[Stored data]
====

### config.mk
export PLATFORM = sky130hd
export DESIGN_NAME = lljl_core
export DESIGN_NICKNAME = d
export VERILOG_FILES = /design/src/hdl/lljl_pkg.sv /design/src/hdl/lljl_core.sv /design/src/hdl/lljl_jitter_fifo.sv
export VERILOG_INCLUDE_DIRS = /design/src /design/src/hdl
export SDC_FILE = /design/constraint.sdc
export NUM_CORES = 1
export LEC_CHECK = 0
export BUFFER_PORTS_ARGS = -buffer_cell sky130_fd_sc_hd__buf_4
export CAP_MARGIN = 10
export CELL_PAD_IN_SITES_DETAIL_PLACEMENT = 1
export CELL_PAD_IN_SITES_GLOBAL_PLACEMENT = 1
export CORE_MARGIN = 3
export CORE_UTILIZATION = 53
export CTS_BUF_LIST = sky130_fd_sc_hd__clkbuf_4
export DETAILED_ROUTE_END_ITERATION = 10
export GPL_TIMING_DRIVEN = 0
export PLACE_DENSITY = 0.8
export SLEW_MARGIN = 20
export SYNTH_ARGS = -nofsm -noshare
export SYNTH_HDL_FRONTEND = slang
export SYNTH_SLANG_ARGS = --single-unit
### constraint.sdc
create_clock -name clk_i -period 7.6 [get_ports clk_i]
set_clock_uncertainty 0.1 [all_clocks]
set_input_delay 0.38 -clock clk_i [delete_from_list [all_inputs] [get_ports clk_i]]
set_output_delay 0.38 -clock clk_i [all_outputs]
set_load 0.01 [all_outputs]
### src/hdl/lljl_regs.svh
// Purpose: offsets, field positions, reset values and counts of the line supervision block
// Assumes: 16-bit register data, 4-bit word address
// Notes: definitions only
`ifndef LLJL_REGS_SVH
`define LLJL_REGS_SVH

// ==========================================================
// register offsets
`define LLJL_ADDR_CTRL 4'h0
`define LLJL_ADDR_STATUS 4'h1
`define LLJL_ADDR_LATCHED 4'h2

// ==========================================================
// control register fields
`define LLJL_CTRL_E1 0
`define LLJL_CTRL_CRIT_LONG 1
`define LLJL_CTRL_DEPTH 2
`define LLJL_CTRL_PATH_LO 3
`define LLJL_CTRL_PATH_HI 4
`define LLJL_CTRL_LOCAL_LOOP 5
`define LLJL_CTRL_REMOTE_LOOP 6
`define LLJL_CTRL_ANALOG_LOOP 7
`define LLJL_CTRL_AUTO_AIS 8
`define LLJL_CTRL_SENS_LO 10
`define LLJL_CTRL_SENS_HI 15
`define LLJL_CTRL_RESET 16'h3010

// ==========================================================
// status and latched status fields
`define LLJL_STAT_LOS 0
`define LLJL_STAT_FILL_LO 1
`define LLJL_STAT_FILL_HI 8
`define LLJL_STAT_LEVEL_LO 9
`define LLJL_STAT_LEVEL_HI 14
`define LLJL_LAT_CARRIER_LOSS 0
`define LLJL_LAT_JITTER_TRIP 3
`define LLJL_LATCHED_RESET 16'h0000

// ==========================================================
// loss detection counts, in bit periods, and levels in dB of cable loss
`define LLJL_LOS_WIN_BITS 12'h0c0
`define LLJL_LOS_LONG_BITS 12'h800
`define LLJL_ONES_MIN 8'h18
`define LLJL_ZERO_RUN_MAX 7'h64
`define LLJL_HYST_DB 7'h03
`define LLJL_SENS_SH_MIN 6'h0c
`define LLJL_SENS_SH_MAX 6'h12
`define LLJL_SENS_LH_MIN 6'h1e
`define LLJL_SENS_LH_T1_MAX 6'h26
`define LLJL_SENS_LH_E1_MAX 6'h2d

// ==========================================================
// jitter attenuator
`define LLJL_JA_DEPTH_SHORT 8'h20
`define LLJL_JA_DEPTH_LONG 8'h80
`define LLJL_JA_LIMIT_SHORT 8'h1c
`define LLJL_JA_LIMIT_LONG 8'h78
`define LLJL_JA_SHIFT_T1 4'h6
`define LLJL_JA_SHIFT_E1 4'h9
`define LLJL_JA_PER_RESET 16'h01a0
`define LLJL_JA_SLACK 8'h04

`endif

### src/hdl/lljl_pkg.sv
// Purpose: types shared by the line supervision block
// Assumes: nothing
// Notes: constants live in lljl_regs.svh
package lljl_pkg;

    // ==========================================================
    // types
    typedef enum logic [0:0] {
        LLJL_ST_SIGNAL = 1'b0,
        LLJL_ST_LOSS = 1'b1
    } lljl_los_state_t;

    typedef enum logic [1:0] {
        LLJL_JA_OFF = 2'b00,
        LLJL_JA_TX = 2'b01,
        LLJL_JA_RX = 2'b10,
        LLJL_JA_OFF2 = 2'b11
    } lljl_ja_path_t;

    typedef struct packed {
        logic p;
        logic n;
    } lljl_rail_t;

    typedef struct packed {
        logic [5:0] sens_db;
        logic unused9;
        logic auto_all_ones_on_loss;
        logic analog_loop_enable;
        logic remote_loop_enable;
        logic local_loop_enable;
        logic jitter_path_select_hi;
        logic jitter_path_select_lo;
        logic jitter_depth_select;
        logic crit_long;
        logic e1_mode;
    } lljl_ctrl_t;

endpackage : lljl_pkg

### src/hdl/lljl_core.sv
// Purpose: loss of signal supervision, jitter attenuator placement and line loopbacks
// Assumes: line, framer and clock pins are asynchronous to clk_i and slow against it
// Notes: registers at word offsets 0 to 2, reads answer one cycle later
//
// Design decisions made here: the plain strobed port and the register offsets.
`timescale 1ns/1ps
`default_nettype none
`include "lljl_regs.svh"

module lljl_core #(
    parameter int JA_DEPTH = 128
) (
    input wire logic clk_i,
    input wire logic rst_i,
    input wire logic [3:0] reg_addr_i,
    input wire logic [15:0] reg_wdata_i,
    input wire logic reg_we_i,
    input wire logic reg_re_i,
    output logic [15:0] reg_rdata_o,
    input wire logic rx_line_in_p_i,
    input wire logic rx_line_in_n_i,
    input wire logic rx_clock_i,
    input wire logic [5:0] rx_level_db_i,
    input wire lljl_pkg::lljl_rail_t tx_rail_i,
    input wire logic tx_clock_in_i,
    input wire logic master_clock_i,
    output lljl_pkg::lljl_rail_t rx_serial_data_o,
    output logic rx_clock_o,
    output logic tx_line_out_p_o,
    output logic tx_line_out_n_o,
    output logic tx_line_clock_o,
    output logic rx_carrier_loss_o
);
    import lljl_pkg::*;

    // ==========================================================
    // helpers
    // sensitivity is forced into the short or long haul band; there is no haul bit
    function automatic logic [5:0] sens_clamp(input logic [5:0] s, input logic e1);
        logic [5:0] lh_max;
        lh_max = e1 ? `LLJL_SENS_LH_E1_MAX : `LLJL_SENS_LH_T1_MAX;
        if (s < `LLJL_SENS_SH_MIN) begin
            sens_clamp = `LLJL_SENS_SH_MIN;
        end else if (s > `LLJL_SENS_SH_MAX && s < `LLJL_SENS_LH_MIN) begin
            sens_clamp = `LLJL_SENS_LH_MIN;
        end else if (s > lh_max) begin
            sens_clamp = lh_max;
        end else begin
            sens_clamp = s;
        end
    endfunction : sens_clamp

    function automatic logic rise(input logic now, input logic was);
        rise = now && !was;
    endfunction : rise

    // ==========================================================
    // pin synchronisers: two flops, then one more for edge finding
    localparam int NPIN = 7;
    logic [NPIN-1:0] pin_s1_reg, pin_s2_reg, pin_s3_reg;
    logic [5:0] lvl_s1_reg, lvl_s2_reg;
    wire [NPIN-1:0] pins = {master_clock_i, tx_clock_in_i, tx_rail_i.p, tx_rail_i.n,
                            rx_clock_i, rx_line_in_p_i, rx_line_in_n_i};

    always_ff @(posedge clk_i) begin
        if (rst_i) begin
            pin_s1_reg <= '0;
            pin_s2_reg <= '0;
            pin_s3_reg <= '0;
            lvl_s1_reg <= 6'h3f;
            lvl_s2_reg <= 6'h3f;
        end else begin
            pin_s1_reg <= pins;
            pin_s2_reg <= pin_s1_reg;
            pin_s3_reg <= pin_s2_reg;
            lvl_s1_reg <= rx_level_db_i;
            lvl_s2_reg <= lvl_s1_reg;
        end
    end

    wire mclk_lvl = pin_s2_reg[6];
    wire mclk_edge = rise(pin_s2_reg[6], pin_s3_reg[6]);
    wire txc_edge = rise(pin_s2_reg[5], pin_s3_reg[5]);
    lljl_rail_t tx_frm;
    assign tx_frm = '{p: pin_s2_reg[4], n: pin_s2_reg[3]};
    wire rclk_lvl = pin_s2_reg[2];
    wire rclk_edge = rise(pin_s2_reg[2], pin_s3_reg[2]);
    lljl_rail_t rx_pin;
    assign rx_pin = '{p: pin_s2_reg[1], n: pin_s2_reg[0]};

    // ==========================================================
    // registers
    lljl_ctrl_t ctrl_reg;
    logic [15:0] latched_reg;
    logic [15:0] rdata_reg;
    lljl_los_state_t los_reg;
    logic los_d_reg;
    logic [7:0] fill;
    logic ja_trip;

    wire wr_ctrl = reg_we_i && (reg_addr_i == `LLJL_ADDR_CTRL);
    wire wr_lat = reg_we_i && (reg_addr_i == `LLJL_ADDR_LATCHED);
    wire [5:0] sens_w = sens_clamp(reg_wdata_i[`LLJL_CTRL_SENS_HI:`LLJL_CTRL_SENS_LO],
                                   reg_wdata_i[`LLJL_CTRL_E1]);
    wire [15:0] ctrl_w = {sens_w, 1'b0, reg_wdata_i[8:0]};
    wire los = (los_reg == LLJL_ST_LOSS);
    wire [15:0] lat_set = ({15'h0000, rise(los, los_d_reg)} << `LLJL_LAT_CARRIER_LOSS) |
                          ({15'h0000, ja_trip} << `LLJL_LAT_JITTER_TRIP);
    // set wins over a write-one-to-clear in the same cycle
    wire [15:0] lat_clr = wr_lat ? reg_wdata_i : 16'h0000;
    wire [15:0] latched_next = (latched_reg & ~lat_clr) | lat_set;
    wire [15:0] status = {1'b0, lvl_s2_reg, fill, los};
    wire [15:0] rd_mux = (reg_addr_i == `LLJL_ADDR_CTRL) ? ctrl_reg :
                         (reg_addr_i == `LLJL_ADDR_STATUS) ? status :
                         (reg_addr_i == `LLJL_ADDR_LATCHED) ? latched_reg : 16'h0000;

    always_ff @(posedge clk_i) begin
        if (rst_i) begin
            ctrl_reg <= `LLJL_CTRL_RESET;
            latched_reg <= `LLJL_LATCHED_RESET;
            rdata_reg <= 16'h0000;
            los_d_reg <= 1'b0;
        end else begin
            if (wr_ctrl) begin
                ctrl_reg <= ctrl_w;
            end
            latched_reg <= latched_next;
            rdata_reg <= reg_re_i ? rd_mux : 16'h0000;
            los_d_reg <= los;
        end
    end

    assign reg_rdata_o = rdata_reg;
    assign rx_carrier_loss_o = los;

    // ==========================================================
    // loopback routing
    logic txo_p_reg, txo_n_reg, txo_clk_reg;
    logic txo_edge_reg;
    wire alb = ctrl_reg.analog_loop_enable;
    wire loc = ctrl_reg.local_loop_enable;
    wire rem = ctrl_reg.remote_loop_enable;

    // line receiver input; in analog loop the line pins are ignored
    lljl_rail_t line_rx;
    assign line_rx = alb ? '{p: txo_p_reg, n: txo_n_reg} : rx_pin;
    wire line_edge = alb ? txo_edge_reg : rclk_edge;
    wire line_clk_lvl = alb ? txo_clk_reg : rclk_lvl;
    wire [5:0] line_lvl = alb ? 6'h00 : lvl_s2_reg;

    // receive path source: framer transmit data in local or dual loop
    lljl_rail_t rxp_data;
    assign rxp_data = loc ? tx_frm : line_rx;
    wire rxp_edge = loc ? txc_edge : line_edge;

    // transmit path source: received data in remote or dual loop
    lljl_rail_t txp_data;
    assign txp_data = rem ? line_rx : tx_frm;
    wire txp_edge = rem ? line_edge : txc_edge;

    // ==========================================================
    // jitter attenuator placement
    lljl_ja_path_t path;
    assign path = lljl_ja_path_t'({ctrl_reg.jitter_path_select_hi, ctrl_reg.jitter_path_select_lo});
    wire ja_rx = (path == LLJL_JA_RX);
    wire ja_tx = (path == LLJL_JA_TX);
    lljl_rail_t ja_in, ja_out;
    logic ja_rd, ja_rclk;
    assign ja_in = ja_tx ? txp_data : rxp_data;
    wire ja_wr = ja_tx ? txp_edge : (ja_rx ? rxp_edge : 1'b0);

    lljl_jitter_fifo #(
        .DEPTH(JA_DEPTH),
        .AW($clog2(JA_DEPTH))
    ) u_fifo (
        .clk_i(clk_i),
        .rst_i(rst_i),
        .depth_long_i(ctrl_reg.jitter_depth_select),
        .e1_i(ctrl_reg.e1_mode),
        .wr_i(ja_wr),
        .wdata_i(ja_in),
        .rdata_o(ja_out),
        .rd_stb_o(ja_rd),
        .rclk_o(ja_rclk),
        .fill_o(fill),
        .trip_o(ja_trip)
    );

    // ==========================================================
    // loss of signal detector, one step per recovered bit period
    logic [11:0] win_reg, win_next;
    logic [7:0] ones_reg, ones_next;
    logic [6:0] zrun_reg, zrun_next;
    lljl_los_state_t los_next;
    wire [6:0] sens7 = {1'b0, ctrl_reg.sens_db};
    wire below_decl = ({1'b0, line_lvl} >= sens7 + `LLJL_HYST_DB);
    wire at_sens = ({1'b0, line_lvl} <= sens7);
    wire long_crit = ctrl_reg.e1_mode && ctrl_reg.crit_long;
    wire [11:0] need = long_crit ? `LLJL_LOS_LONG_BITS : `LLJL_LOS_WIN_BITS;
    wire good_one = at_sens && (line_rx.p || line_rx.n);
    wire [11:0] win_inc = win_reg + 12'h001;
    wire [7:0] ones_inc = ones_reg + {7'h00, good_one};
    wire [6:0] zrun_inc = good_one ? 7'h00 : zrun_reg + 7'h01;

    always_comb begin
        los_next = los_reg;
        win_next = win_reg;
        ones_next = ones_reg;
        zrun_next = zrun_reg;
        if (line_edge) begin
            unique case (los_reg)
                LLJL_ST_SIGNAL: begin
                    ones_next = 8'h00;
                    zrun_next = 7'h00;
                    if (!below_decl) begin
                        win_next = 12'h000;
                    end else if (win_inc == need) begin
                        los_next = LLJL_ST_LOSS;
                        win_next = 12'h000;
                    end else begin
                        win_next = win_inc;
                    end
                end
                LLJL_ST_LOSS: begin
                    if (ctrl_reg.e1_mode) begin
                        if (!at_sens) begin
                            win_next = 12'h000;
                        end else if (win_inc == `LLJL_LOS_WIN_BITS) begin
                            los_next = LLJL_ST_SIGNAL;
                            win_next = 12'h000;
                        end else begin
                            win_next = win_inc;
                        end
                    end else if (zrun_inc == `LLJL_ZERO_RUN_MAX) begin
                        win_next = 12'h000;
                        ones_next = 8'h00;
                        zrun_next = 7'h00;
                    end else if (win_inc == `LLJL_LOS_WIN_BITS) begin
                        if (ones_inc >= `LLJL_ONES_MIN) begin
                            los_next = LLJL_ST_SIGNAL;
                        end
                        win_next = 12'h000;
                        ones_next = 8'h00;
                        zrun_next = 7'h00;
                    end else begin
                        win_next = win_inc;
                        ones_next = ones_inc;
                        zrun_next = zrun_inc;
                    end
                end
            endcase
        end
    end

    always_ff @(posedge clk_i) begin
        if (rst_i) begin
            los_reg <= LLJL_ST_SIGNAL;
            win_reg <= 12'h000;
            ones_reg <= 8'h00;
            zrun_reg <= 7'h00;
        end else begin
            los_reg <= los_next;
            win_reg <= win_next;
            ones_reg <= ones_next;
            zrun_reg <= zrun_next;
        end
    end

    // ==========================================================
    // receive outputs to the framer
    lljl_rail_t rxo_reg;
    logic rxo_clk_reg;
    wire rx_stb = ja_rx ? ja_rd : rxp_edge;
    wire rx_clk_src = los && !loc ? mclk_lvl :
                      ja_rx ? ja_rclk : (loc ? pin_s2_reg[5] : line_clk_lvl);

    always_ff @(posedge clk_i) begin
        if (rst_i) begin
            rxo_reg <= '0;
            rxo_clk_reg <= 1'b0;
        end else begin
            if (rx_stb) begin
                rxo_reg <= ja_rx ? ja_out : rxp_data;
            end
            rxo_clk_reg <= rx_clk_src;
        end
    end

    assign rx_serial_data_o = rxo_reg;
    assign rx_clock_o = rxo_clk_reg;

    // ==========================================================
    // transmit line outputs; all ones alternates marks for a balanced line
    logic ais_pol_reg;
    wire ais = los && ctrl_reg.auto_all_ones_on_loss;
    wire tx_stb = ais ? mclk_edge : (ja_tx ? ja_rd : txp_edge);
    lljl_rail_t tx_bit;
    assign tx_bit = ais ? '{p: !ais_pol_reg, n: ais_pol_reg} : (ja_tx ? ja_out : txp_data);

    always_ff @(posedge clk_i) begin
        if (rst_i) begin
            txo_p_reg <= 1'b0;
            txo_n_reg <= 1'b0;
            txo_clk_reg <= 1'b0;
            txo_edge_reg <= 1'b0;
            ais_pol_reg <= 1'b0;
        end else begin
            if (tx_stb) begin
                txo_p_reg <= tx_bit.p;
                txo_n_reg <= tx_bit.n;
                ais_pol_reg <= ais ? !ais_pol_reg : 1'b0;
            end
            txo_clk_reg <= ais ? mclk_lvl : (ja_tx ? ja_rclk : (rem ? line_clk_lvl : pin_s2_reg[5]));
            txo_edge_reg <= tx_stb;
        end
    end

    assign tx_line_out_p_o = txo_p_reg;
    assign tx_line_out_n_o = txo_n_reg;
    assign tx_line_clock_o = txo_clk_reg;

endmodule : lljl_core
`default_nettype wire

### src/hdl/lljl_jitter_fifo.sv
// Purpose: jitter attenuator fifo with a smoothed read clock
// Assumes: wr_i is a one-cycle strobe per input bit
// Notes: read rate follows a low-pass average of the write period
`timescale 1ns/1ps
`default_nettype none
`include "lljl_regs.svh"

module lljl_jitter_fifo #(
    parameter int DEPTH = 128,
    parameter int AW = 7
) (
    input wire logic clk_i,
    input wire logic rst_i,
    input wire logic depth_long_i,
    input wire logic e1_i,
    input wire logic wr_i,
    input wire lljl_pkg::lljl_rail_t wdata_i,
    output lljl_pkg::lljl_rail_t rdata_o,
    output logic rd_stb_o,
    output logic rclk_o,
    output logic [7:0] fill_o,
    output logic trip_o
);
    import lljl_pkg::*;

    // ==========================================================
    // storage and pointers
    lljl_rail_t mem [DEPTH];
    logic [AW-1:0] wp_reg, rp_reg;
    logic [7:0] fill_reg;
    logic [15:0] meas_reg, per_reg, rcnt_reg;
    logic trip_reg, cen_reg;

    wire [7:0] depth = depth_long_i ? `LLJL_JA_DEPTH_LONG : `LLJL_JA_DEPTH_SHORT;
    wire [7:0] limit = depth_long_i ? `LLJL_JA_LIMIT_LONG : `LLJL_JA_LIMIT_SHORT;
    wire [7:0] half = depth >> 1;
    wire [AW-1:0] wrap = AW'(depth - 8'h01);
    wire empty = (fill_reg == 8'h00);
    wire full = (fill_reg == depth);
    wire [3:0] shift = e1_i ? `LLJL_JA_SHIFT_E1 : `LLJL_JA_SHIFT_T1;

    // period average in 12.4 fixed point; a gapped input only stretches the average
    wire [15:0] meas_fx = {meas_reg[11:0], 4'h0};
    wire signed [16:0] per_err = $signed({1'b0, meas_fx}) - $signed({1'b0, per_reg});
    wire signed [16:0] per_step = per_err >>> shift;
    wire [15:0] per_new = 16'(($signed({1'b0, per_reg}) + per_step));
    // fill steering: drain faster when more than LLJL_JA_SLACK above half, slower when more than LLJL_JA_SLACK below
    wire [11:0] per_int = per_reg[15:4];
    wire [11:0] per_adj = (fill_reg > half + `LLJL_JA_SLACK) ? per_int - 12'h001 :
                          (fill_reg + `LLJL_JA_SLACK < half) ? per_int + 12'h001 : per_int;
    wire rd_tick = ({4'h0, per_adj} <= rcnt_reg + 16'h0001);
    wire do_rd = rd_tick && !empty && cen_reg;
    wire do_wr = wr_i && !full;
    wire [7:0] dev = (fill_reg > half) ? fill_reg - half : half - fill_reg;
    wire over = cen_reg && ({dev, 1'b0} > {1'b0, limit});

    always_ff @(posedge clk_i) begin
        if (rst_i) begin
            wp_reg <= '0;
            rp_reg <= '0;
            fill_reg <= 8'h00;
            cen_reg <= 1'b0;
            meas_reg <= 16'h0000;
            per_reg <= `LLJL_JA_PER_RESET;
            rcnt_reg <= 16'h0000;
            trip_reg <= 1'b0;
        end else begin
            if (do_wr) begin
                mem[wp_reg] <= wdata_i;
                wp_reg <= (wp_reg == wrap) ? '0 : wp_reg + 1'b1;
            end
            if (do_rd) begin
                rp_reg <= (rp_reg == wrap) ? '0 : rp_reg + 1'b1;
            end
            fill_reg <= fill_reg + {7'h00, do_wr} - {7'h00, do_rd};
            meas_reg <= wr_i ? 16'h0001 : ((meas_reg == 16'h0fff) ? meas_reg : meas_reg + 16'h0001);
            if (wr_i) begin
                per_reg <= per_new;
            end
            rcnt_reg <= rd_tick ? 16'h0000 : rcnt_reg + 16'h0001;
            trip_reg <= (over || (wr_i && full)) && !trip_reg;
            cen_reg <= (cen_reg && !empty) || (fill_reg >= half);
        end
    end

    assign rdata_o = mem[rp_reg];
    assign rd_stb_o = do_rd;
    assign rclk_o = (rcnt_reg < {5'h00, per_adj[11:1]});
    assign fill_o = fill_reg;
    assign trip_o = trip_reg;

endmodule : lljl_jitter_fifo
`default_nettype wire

====

* [TASK DETAILS]
Give back the records above exactly, limited to the lines between the one holding "wire ja_tx = (path == LLJL_JA_TX);" and the one holding "lljl_los_state_t los_next;", inclusive.

* [EXERCISE SOLUTION]
    wire ja_tx = (path == LLJL_JA_TX);
    lljl_rail_t ja_in, ja_out;
    logic ja_rd, ja_rclk;
    assign ja_in = ja_tx ? txp_data : rxp_data;
    wire ja_wr = ja_tx ? txp_edge : (ja_rx ? rxp_edge : 1'b0);

    lljl_jitter_fifo #(
        .DEPTH(JA_DEPTH),
        .AW($clog2(JA_DEPTH))
    ) u_fifo (
        .clk_i(clk_i),
        .rst_i(rst_i),
        .depth_long_i(ctrl_reg.jitter_depth_select),
        .e1_i(ctrl_reg.e1_mode),
        .wr_i(ja_wr),
        .wdata_i(ja_in),
        .rdata_o(ja_out),
        .rd_stb_o(ja_rd),
        .rclk_o(ja_rclk),
        .fill_o(fill),
        .trip_o(ja_trip)
    );

    // ==========================================================
    // loss of signal detector, one step per recovered bit period
    logic [11:0] win_reg, win_next;
    logic [7:0] ones_reg, ones_next;
    logic [6:0] zrun_reg, zrun_next;
    lljl_los_state_t los_next;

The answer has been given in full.